TASK INSTRUCTIONS
The entries below contain a line with "452 | 35.9 | 69100 | 3.37 |" and a line with "final: st_fcode[2] / 460". Retype exactly everything from the first down to the second, both included, and nothing else.
::::
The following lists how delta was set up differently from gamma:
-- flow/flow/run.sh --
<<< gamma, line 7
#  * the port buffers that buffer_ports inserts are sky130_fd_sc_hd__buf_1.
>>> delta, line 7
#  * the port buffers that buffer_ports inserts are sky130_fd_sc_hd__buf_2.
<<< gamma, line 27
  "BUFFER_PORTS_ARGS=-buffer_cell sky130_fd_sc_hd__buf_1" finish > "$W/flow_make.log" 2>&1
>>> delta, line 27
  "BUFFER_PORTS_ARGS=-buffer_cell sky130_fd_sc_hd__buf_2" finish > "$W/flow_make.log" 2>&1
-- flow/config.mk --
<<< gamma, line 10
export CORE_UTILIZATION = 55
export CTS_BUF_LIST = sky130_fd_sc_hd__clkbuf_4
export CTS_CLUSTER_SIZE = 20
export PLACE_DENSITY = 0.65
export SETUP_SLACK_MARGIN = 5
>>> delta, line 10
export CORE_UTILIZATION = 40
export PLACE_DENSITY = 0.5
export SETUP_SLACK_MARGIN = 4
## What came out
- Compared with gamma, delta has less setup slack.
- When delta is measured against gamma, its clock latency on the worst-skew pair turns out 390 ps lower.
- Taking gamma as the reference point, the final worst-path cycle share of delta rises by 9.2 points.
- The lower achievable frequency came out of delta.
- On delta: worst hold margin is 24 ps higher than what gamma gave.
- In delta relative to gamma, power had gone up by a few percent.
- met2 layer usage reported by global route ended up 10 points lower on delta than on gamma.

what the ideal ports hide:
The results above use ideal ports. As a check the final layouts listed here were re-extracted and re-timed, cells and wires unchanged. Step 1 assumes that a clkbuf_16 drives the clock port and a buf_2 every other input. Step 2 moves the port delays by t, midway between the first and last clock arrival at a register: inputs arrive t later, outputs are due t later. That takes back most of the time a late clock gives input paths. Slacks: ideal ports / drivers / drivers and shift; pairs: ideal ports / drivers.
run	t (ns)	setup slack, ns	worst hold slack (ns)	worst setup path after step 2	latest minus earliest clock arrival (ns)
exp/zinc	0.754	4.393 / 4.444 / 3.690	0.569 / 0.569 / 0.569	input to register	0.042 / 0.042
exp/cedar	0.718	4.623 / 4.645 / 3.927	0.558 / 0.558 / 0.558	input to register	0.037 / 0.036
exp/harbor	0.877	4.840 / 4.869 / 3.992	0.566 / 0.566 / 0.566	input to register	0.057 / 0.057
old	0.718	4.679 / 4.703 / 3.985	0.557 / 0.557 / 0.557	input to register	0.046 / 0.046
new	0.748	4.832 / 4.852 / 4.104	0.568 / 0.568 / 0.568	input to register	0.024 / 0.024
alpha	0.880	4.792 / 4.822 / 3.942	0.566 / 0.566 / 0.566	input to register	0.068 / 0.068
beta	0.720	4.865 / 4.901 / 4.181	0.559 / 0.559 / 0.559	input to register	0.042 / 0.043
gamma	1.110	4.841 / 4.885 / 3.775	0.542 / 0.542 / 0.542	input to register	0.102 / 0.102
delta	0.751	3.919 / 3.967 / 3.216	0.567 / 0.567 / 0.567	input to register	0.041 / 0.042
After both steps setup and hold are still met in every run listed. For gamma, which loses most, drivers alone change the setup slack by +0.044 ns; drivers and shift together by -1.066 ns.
This design comes from an exercise in tuning for small area on the open sky130 flow, not from production work. RTL that was checked went through simulation tests only; none was proved equivalent to the original. Power is estimated from default activity; no workload was simulated. The clock port is modelled as an ideal driver; clocking choices that lean on that would not hold on a real chip.

Setup of v41:
Design modbus_slave, start of the top module:
module modbus_slave (
    input  wire        clk,
    input  wire        rst,
    input  wire [31:0] cfg_baud,
    input  wire [7:0]  cfg_slave_id,
    input  wire [15:0] cfg_base,
    input  wire [15:0] cfg_size,
    input  wire [31:0] cfg_timeout,
    input  wire        poll_req,
    output wire        poll_done,
    output wire [7:0]  alarm_code,
    output wire        busy,
    output wire        fault,
    input  wire        rx_avail,
    input  wire [7:0]  rx_data,
    output wire        rx_pop,
    output wire        tx_push,
    output reg  [7:0]  tx_data,
    output wire        tx_flush_req,
    input  wire        tx_flush_done,
    input  wire [31:0] clk_now,
    input  wire        tick_us,
    input  wire        dir_set,
    output wire        de,
    output wire        de_oe,
    output wire [15:0] st_idx,
    output wire        st_rd,
    input  wire [15:0] st_rdata,
    output wire        st_wr,
    output wire [15:0] st_wdata
);
Settings: LEC_CHECK=0, CAP_MARGIN=20, CORE_MARGIN=2, CORE_UTILIZATION=58, GPL_TIMING_DRIVEN=0, SLEW_MARGIN=20; clock period 10.0 ns.
standard.sh (not shown) runs the stock make flow with config.mk's settings and CLKGATE_MAP_FILE= SYNTH_SCRIPT=/design/flow/synth_recipe.tcl, a recipe that flattens the netlist after the stock synthesis.
==> flow/flow/run.sh <==
#!/bin/bash
# Layout flow: the standard ORFS flow (standard.sh: unchanged synthesis,
# floorplan, placement, routing), except that
#  - every input and output port still gets its own buffer, but a
#    sky130_fd_sc_hd__buf_1 (the resizer upsizes or rebuffers where needed);
#  - clock-tree synthesis runs without dummy load cells.
# Each tool's full output stays in orfs/logs/; make's own output goes to
# flow_make.log in the work folder.
set -euo pipefail
CTS="-sink_clustering_enable -repair_clock_nets -dont_use_dummy_load"
CTS="$CTS -buf_list sky130_fd_sc_hd__clkbuf_8 -sink_clustering_size 20 -sink_clustering_max_diameter 60"
bash standard.sh "CTS_ARGS=$CTS" "BUFFER_PORTS_ARGS=-buffer_cell sky130_fd_sc_hd__buf_1" finish > flow_make.log 2>&1
Setup changes, v41 to v50
- CTS_CLUSTER_SIZE newly set to 30
- CTS_CLUSTER_DIAMETER newly set to 80
- CTS_BUF_LIST newly set to sky130_fd_sc_hd__clkbuf_16
- GPL_TIMING_DRIVEN removed (was 0)
-- flow/flow/run.sh --
<<< v41, line 11
CTS="$CTS -buf_list sky130_fd_sc_hd__clkbuf_8 -sink_clustering_size 20 -sink_clustering_max_diameter 60"
>>> v50, line 11
CTS="$CTS -buf_list sky130_fd_sc_hd__clkbuf_4 -sink_clustering_size 12 -sink_clustering_max_diameter 40"
Findings:
Having completed the whole flow, v50 delivered a layout that passed the timing, DRC and antenna checks.
Looking at number of I/O port buffers across v50 and v41, the one that comes out lower is v41.
sky130_fd_sc_hd__dfxtp_1 as the master of the slowest instance on the critical path was reported by v50, and sky130_fd_sc_hd__nor2_1 by v41.
Compare v50 and v41 | remaining max-slew budget at the tightest pin higher: v50
v50 does better than v41 on wire length.
Compared to v41, v50 leaves more free space in the core.
Delta (v50 minus v41): wire length of the first global-routing pass now smaller; detailed-route via count now smaller; setup slack now larger; worst hold slack now smaller.
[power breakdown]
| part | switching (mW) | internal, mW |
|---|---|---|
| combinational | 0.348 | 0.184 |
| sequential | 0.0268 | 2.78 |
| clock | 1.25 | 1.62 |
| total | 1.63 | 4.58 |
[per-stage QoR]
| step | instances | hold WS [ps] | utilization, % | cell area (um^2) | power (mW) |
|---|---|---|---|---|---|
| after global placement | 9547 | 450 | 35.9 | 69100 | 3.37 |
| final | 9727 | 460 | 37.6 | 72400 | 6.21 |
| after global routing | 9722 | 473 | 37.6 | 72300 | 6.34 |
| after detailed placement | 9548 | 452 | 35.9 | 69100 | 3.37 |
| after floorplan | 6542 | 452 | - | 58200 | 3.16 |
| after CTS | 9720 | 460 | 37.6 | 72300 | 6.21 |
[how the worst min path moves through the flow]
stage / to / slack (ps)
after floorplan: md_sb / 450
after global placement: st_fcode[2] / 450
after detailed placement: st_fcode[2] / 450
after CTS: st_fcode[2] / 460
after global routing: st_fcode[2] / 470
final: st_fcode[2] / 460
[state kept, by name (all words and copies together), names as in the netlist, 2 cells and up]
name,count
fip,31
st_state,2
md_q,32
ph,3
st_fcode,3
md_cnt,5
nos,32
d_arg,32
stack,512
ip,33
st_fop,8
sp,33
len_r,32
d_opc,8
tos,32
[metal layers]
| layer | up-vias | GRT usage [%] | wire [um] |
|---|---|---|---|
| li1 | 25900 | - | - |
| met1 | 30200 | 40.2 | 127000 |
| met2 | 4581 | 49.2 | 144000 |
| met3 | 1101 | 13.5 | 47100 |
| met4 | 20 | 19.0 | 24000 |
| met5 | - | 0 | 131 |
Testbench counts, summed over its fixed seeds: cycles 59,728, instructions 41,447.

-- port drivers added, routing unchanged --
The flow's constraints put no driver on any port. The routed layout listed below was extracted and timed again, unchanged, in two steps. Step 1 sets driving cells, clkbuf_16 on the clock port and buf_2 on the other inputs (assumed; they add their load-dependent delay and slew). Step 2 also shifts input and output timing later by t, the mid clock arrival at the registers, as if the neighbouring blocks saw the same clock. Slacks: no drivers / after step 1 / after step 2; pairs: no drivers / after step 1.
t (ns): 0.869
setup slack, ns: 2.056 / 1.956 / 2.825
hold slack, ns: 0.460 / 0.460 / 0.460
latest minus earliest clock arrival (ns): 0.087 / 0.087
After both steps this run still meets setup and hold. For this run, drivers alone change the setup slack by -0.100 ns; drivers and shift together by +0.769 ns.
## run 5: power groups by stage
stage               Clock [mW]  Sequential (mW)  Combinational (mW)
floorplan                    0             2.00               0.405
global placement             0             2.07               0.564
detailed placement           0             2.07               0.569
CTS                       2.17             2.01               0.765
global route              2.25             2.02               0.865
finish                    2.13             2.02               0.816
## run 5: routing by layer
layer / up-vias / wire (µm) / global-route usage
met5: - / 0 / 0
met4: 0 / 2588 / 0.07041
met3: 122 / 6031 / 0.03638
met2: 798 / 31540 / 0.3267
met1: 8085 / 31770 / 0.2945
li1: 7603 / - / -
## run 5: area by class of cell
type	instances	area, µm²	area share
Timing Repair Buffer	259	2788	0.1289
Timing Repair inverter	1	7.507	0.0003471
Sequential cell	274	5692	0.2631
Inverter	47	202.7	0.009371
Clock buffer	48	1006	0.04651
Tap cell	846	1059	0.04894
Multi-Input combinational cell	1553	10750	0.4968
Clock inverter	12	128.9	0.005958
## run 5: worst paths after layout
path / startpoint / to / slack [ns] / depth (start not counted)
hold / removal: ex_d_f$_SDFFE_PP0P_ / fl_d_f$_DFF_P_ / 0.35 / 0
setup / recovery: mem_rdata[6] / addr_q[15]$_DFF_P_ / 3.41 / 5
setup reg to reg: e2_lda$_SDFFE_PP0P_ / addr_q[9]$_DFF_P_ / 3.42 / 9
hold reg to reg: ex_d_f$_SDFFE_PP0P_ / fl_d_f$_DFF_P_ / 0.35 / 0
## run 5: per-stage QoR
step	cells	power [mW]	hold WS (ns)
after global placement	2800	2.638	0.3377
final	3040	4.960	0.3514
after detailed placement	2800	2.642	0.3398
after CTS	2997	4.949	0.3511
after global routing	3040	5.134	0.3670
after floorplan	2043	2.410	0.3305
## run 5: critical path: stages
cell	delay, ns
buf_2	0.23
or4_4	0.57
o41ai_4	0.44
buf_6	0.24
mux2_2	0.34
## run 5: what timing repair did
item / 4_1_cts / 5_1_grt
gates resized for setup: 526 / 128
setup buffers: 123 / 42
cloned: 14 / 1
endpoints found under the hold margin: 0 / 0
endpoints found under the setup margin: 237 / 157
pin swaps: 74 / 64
Background: an optimization exercise with open tools, aiming at small area, a short achievable clock period and few clock cycles. Do not read the settings as production practice.
RTL that was checked went through simulation tests only; none was proved equivalent to the original.
The flow treats the clock pin as an ideal source, which a real chip does not have.
Power figures rest on the tool's default switching activity, not on a simulated workload.

==> delta <==
==> flow/design.v <==
module mansos_demod (
    input  wire        clk,
    input  wire        rst,           
    input  wire        start,         
    output wire        raw_re,        
    output wire [6:0]  raw_addr,
    input  wire [7:0]  raw_rdata,
    output wire        busy,
    output reg         done,          
    output reg  [2:0]  result,
    output wire [1:0]  halt_state,
    output wire [3:0]  bit_len,
    output wire [6:0]  bit_count,
    output reg  [3:0]  nbytes,
    output wire [63:0] frame_out
);
    localparam [1:0] S_PRE = 2'd0, S_DELIM = 2'd1, S_DATA = 2'd2;
    localparam [2:0] R_VALID = 3'd1, R_EXHAUSTED = 3'd2, R_BAD_DELIM = 3'd3,
                     R_LENGTH = 3'd5, R_CHECKSUM = 3'd6;
    reg        run;           
    reg        boot;          
    reg        setl;          
    reg [10:0] rd;            
    reg [7:0]  ra;            
    reg [3:0]  wb;            
    reg        rv;            
    reg [31:0] win;           
    reg [3:0]  L;
    reg [1:0]  state;
    reg        pol, locked;
    reg [1:0]  cnt;
    reg [4:0]  ds;            
    reg [63:0] sr;            
    reg [6:0]  bit_idx;
    reg [2:0]  zr;
    reg [15:0] crc;
    reg        crc_pend;      
    reg [3:0]  oh_b;          
    reg [7:0]  oh_o;          
    reg        re_q;          
    assign busy       = run;
    assign halt_state = state;
    assign bit_len    = L;
    assign bit_count  = bit_idx;
    genvar g;
    generate
        for (g = 0; g < 8; g = g + 1) begin : g_frame
            assign frame_out[8*g +: 8] = sr[63-8*g -: 8];
        end
    endgenerate
    assign raw_re   = re_q;
    assign raw_addr = ra[6:0];
    reg [21:0] w22;
    reg [14:0] r;
    integer q, u;
    always @* begin
        for (q = 0; q < 22; q = q + 1) begin
            w22[q] = 1'b0;
            for (u = 0; u < 4; u = u + 1)
                w22[q] = w22[q] | (oh_b[u] & win[(8*u + q) % 32]);
        end
        for (q = 0; q < 15; q = q + 1) begin
            r[q] = 1'b0;
            for (u = 0; u < 8; u = u + 1)
                r[q] = r[q] | (oh_o[u] & w22[q + u]);
        end
    end
    function [4:0] therm5(input [4:0] x);
        integer a, b;
        reg [4:0] y;
        reg hi, lo;
        begin
            y = x;
            for (a = 0; a < 5; a = a + 1)
                for (b = 0; b < 4 - a; b = b + 1) begin
                    hi = y[b] | y[b+1];
                    lo = y[b] & y[b+1];
                    y[b]   = hi;
                    y[b+1] = lo;
                end
            therm5 = y;           
        end
    endfunction
    wire [9:0] lmask;
    genvar gk;
    generate
        for (gk = 0; gk < 10; gk = gk + 1) begin : g_mask
            assign lmask[gk] = (gk < L);
        end
    endgenerate
    wire [9:0] m  = r[9:0] & lmask;
    wire [5:0] ta = {therm5(m[4:0]), 1'b1};    
    wire [5:0] tb = {therm5(m[9:5]), 1'b1};
    wire [2:0] thr = L[3:1] + {2'd0, L[0]};    
    reg vote;
    always @* begin
        case (thr)
            3'd2:    vote = ta[2] | (ta[1] & tb[1]) | tb[2];
            3'd3:    vote = ta[3] | (ta[2] & tb[1]) | (ta[1] & tb[2]) | tb[3];
            3'd4:    vote = ta[4] | (ta[3] & tb[1]) | (ta[2] & tb[2]) | (ta[1] & tb[3]) | tb[4];
            default: vote = ta[5] | (ta[4] & tb[1]) | (ta[3] & tb[2]) | (ta[2] & tb[3])
                          | (ta[1] & tb[4]) | tb[5];
        endcase
    end
    wire first = r[0];
    wire past  = r[L];
    reg [7:0] is4, ge3;
    integer i;
    always @* begin
        for (i = 0; i < 8; i = i + 1) begin
            is4[i] = (r[4+i] == pol) && (r[5+i] == pol) && (r[6+i] != pol) && (r[7+i] != pol);
            ge3[i] = ((r[4+i] == pol) && (r[5+i] == pol) && ((r[6+i] != pol) || (r[7+i] != pol)))
                  || ((r[6+i] != pol) && (r[7+i] != pol) && ((r[4+i] == pol) || (r[5+i] == pol)));
        end
    end
    wire hi31 = &rd[9:5];
    wire fast = !locked && !rd[10] && !hi31;
    reg [7:0] esel;
    always @* begin
        esel = 8'd0;
        if      (is4[0]) esel[0] = 1'b1;
        else if (is4[1]) esel[1] = 1'b1;
        else if (is4[2]) esel[2] = 1'b1;
        else if (is4[3]) esel[3] = 1'b1;
        else if (is4[4]) esel[4] = 1'b1;
        else if (ge3[0]) esel[0] = 1'b1;
        else if (ge3[1]) esel[1] = 1'b1;
        else if (ge3[2]) esel[2] = 1'b1;
        else if (ge3[3]) esel[3] = 1'b1;
        else if (ge3[4]) esel[4] = 1'b1;
        else if (fast && ge3[5]) esel[5] = 1'b1;
        else if (fast && ge3[6]) esel[6] = 1'b1;
        else if (fast && ge3[7]) esel[7] = 1'b1;
    end
    wire e_found = |esel;
    wire [4:0] dist5  = rd[4:0] - ds;
    wire [3:0] new_l  = dist5[4] ? {2'b01, dist5[3:2]} : {2'b10, dist5[3:2]};
    wire       len_ok = !(!dist5[4] && dist5[3] && dist5[2]);
    wire [4:0] lo0   = {1'b0, rd[3:0]};
    wire [6:0] hi_p1 = rd[10:4] + 7'd1;
    wire [4:0] lo_lm = lo0 + {1'b0, L} - 5'd1;
    wire [4:0] lo_l  = lo0 + {1'b0, L};
    wire [4:0] lo_lp = lo0 + {1'b0, L} + 5'd1;
    wire [4:0] lo_8  = lo0 + 5'd8;
    wire [4:0] lo_s  = lo0 + {1'b0, new_l};
    wire [4:0] lo_n  = fast ? lo0 + 5'd4 : lo0 + 5'd1;
    function [10:0] nxt(input [4:0] lo, input [10:0] cur, input [6:0] hp);
        nxt = {lo[4] ? hp : cur[10:4], lo[3:0]};
    endfunction
    wire [10:0] n_lm = nxt(lo_lm, rd, hi_p1);
    wire [10:0] n_l  = nxt(lo_l,  rd, hi_p1);
    wire [10:0] n_lp = nxt(lo_lp, rd, hi_p1);
    wire [10:0] n_8  = nxt(lo_8,  rd, hi_p1);
    wire [10:0] n_s  = nxt(lo_s,  rd, hi_p1);
    wire [10:0] n_n  = nxt(lo_n,  rd, hi_p1);
    wire [10:0] n_0  = rd;
    reg [4:0] lo_edge;
    reg [4:0] lo_j;
    integer j;
    always @* begin
        lo_edge = 5'd0;
        for (j = 0; j < 8; j = j + 1) begin
            lo_j    = lo0 + 5'd6 + j[4:0];
            lo_edge = lo_edge | ({5{esel[j]}} & lo_j);
        end
    end
    wire [10:0] n_e = {lo_edge[4] ? hi_p1 : rd[10:4], lo_edge[3:0]};
    wire [4:0]  p5  = {rd[4] ^ lo_edge[4], lo_edge[3:0]};    
    reg [7:0] m1, m2;
    always @* begin
        case (L)
            4'd4:    begin m1 = 8'b1111_0000; m2 = 8'b0000_0000; end
            4'd5:    begin m1 = 8'b1111_1000; m2 = 8'b0000_0000; end
            4'd6:    begin m1 = 8'b1111_1100; m2 = 8'b0000_0000; end
            4'd7:    begin m1 = 8'b1111_1110; m2 = 8'b0000_0000; end
            4'd9:    begin m1 = 8'b1111_1111; m2 = 8'b1000_0000; end
            4'd10:   begin m1 = 8'b1111_1111; m2 = 8'b1100_0000; end
            default: begin m1 = 8'b1111_1111; m2 = 8'b0000_0000; end
        endcase
    end
    wire c1 = |(m1 & oh_o);
    wire c2 = |(m2 & oh_o);
    wire lcarry = rd[3] ? c1 : c2;                     
    wire exh_pre = rd[10];
    wire exh_del = rd[10] || (hi31 && (rd[4:0] >= 5'd13));
    wire exh_dat = rd[10] || (hi31 && rd[4] && lcarry);
    reg  exh;
    always @* begin
        case (state)
            S_PRE:   exh = exh_pre;
            S_DELIM: exh = exh_del;
            default: exh = exh_dat;
        endcase
    end
    wire [3:0] nwin = wb - rd[6:3];                 
    wire nge1 = !nwin[3] && (nwin[2:0] != 3'd0);
    wire nge2 = !nwin[3] && (nwin[2] | nwin[1]);
    wire nge3 = !nwin[3] && (nwin[2] | (nwin[1] & nwin[0]));
    wire d_two = fast ? (oh_o[0] | oh_o[1]) : (|oh_o[4:0]);
    reg  data_ok;
    always @* begin
        case (state)
            S_PRE:   data_ok = nge1;
            S_DELIM: data_ok = d_two ? nge2 : nge3;
            default: data_ok = c2 ? nge3 : (c1 ? nge2 : nge1);
        endcase
    end
    function [15:0] crc_byte(input [15:0] c0, input [7:0] d);
        integer t;
        reg [15:0] c;
        begin
            c = c0 ^ {8'd0, d};
            for (t = 0; t < 8; t = t + 1)
                c = c[0] ? ((c >> 1) ^ 16'h8408) : (c >> 1);
            crc_byte = c;
        end
    endfunction
    wire [15:0] crc_upd = crc_byte(crc, sr[7:0]);
    wire        crc_ok  = crc_pend ? (crc_upd == 16'd0) : (crc == 16'd0);
    function [3:0] dec4(input [1:0] x);
        dec4 = 4'd1 << x;
    endfunction
    function [7:0] dec8(input [2:0] x);
        dec8 = 8'd1 << x;
    endfunction
    wire acc_start = !run && start && !rst;
    wire stepok    = run && !setl && !exh && data_ok;
    reg [10:0] n_v1, n_v0;
    always @* begin
        if (state == S_PRE) begin
            n_v1 = n_0;
            n_v0 = n_8;
        end else begin
            n_v1 = first ? n_l : (!past ? n_lm : n_lp);
            n_v0 = !first ? n_l : (past ? n_lm : n_lp);
        end
    end
    wire [10:0] n_del  = e_found ? n_e : (locked ? n_0 : n_n);
    wire [10:0] n_step = (state == S_DELIM) ? n_del : (vote ? n_v1 : n_v0);
    wire [10:0] n_w    = stepok ? n_step : ((setl && len_ok) ? n_s : n_0);
    wire [10:0] rd_w  = run ? n_w : 11'd0;
    wire       ends = setl ? !len_ok
                    : (exh || (data_ok && (
                          (state == S_DELIM && locked && !e_found)
                       || (state == S_DATA && ((zr != 3'd4) ? (bit_idx == 7'd79) : !vote)))));
    wire       run_w = acc_start || (run && !rst && !ends);
    wire [7:0] ra_w  = ra + {7'd0, raw_re};
    wire [3:0] ra_m4 = ra_w[3:0] - 4'd4;
    wire       re_w  = !run || !run_w || (!ra_w[7] && (rd_w[6:3] != ra_m4));
    wire store = (zr != 3'd4);      
    always @(posedge clk) begin
        done <= 1'b0;
        if (rst) begin
            run  <= 1'b0;
            boot <= 1'b0;
            re_q <= 1'b1;
        end else begin
            run  <= run_w;
            boot <= acc_start;
            re_q <= re_w;
            done <= run && ends;
        end
        rv <= raw_re;
        if (rv)
            win[{wb[1:0], 3'b000} +: 8] <= raw_rdata;
        rd   <= rd_w;
        oh_b <= dec4(rd_w[4:3]);
        oh_o <= dec8(rd_w[2:0]);
        if (!run_w)
            ra <= 8'd0;
        else if (!run)
            ra <= 8'd1;           
        else
            ra <= ra_w;
        if (run)
            wb <= wb + {3'b0, rv};
        else
            wb <= 4'd0;
        if (crc_pend) crc <= crc_upd;
        crc_pend <= 1'b0;
        if (!run) begin
            setl   <= 1'b0;
            pol    <= 1'b1;
            locked <= 1'b0;
            cnt    <= 2'd0;
            zr     <= 3'd0;
            crc    <= 16'd0;
        end else if (boot) begin
            nbytes  <= 4'd0;
            L       <= 4'd8;
            state   <= S_PRE;
            bit_idx <= 7'd0;
        end else if (setl) begin
            setl <= 1'b0;
            if (len_ok) begin
                L     <= new_l;
                state <= S_DATA;
            end else begin
                result <= R_BAD_DELIM;
            end
        end else if (exh) begin
            result <= R_EXHAUSTED;
        end else if (data_ok) begin
            case (state)
            S_PRE: begin
                if (vote)
                    state <= S_DELIM;
            end
            S_DELIM: begin
                if (e_found) begin
                    pol <= ~pol;
                    if (!locked) begin
                        locked <= 1'b1;
                        ds     <= p5;
                    end else begin
                        cnt <= cnt + 2'd1;
                        if (cnt == 2'd3)
                            setl <= 1'b1;
                    end
                end else if (locked) begin
                    result <= R_BAD_DELIM;
                end
            end
            default: begin   
                zr <= vote ? 3'd0 : zr + 3'd1;
                if (store) begin
                    if (!bit_idx[6]) begin
                        sr <= {sr[62:0], vote};
                        crc_pend <= (bit_idx[2:0] == 3'd7);
                    end
                    bit_idx <= bit_idx + 7'd1;
                    if (bit_idx == 7'd79) begin
                        result <= R_LENGTH;
                        nbytes <= 4'd10;
                    end
                end else if (!vote) begin
                    nbytes <= bit_idx[6:3];
                    if (bit_idx[6:3] != 4'd8)
                        result <= R_LENGTH;
                    else if (!crc_ok)
                        result <= R_CHECKSUM;
                    else
                        result <= R_VALID;
                end
            end
            endcase
        end
    end
endmodule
::::
SOLUTION
| after detailed placement | 9548 | 452 | 35.9 | 69100 | 3.37 |
| after floorplan | 6542 | 452 | - | 58200 | 3.16 |
| after CTS | 9720 | 460 | 37.6 | 72300 | 6.21 |
[how the worst min path moves through the flow]
stage / to / slack (ps)
after floorplan: md_sb / 450
after global placement: st_fcode[2] / 450
after detailed placement: st_fcode[2] / 450
after CTS: st_fcode[2] / 460
after global routing: st_fcode[2] / 470
final: st_fcode[2] / 460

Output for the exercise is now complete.